Exercise goal ::
Determine how many lines of the listing below hold the string "wire", then state that number alone.

Given records ::
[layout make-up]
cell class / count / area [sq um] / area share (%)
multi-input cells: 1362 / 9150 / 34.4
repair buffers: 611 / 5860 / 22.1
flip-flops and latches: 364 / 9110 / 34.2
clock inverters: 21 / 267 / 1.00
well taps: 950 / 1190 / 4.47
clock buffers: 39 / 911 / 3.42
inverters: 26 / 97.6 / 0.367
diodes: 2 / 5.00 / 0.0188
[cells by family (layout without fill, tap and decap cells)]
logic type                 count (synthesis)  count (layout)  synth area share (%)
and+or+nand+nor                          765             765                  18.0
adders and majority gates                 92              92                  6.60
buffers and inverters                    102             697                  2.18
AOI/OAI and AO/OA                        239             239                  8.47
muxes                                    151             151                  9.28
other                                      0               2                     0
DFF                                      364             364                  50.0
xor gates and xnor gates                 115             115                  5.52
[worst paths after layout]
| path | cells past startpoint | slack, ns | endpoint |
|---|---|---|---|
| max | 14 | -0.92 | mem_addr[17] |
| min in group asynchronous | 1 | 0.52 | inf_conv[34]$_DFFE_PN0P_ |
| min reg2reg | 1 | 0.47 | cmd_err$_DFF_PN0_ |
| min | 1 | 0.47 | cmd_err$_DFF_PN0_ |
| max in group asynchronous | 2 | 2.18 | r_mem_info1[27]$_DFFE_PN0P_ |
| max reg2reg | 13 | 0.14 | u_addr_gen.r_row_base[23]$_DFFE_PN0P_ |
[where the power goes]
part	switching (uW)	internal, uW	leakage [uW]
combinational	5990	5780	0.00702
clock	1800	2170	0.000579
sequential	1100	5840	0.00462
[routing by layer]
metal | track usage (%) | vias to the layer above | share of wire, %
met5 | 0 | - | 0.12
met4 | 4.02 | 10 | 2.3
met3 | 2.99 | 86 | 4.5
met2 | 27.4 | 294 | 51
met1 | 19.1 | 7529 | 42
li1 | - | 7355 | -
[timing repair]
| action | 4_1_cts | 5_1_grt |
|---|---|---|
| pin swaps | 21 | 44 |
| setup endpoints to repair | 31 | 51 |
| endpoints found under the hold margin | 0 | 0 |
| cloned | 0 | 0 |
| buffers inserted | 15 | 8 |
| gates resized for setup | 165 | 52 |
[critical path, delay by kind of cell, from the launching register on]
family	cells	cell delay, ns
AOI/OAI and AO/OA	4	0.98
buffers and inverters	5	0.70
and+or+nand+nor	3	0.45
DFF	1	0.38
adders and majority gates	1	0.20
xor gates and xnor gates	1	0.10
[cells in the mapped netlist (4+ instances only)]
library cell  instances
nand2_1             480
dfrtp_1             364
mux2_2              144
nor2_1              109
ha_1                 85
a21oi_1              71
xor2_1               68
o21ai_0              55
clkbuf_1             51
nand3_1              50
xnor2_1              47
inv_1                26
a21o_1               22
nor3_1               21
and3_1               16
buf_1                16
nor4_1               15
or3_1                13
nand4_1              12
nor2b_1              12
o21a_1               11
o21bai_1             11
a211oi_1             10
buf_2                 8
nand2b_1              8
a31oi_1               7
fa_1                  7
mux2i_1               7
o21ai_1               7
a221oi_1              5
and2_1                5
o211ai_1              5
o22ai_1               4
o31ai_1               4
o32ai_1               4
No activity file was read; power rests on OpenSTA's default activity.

* * *

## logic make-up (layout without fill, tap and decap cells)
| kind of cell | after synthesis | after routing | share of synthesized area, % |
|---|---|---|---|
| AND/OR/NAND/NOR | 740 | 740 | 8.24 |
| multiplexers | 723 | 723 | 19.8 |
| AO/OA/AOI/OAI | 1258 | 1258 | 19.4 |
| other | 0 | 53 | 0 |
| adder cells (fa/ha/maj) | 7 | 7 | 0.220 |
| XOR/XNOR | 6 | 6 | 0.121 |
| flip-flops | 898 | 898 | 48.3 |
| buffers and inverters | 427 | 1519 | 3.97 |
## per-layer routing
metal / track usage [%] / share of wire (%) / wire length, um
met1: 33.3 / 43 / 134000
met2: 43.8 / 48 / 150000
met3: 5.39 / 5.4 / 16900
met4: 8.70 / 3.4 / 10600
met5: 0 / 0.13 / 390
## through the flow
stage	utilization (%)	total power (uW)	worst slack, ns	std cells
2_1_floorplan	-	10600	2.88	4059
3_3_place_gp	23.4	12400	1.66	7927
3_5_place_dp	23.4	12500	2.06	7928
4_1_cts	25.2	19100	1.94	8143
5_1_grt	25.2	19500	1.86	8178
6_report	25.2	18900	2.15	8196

Answer section ::
2